# Problem description
Only the count is wanted here: how many lines of the entries hold the string "from"?

# Data for this task
▬▬▬

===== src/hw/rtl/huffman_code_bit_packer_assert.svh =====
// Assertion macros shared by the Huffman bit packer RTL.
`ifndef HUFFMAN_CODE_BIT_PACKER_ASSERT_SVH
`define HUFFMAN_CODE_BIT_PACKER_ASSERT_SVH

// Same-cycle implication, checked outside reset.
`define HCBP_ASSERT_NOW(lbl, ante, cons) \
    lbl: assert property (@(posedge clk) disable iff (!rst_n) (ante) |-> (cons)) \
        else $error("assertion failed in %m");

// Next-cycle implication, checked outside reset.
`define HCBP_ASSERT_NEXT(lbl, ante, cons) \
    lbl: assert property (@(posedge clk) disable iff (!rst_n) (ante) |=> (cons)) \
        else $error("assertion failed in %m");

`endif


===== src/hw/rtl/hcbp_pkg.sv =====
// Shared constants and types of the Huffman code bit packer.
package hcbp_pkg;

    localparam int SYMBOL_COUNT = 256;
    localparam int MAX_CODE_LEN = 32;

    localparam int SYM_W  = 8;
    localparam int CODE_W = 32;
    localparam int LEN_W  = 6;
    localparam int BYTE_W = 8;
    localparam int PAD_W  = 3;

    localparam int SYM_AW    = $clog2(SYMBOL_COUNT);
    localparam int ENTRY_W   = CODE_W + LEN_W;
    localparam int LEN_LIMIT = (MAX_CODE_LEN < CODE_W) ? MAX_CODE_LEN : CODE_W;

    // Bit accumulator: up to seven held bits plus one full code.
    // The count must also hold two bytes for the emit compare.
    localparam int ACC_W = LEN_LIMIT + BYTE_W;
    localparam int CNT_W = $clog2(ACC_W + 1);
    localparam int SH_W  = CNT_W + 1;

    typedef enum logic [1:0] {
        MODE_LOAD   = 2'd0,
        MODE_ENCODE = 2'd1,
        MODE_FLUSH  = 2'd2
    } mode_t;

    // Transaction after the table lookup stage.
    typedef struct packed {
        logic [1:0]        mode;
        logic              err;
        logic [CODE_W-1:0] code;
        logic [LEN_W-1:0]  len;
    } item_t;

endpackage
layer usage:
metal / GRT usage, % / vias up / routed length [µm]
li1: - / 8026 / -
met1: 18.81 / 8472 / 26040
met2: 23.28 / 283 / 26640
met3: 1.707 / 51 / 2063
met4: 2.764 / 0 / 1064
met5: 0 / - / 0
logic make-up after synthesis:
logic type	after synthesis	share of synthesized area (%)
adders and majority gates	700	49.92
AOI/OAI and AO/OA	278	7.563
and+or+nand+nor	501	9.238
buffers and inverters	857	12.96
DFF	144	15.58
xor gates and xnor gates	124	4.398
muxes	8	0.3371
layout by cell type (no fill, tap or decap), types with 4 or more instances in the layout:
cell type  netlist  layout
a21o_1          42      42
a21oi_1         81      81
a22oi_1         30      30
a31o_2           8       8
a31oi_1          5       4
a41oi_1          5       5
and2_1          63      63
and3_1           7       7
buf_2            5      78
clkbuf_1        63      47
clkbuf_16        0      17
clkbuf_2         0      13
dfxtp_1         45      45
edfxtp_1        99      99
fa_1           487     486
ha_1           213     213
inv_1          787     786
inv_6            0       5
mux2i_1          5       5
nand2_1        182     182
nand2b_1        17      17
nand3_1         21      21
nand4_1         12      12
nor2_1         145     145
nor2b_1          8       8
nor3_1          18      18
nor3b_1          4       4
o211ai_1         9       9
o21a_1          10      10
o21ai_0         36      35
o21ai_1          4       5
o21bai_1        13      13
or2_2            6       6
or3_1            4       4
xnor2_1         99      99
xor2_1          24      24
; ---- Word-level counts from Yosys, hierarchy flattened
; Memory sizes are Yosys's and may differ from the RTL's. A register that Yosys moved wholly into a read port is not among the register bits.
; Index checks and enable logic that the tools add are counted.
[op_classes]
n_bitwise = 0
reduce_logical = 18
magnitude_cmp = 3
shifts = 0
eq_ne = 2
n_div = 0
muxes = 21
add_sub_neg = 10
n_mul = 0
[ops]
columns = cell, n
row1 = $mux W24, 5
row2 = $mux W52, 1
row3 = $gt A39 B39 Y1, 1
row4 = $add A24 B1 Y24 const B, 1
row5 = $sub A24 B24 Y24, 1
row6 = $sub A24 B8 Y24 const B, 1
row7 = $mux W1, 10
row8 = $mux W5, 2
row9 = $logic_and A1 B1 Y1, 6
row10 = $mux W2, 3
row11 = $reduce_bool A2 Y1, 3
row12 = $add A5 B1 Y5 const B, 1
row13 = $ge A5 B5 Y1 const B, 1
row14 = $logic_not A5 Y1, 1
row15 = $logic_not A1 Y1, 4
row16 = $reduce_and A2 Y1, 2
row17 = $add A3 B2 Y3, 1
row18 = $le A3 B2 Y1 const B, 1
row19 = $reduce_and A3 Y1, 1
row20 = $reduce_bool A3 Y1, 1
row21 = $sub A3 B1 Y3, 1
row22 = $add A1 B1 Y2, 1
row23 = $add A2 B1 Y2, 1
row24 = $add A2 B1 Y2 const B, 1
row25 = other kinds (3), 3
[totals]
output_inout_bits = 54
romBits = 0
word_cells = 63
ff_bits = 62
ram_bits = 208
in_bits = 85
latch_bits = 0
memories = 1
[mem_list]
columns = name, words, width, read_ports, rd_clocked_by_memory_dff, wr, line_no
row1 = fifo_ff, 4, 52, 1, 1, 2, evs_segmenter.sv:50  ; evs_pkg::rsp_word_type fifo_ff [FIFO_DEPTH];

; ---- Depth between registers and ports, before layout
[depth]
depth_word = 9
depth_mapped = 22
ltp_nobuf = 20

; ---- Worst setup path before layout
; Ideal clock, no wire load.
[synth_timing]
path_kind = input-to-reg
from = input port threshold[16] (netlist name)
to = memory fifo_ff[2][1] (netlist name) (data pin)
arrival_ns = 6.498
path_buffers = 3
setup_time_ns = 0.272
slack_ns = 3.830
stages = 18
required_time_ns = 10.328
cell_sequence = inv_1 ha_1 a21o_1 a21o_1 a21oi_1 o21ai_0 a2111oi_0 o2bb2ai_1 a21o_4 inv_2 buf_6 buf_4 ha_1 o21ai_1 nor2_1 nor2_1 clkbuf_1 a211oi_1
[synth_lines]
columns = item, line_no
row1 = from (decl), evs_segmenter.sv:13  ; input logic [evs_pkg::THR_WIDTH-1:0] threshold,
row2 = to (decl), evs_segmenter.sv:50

▬▬▬

# Answer to the problem
4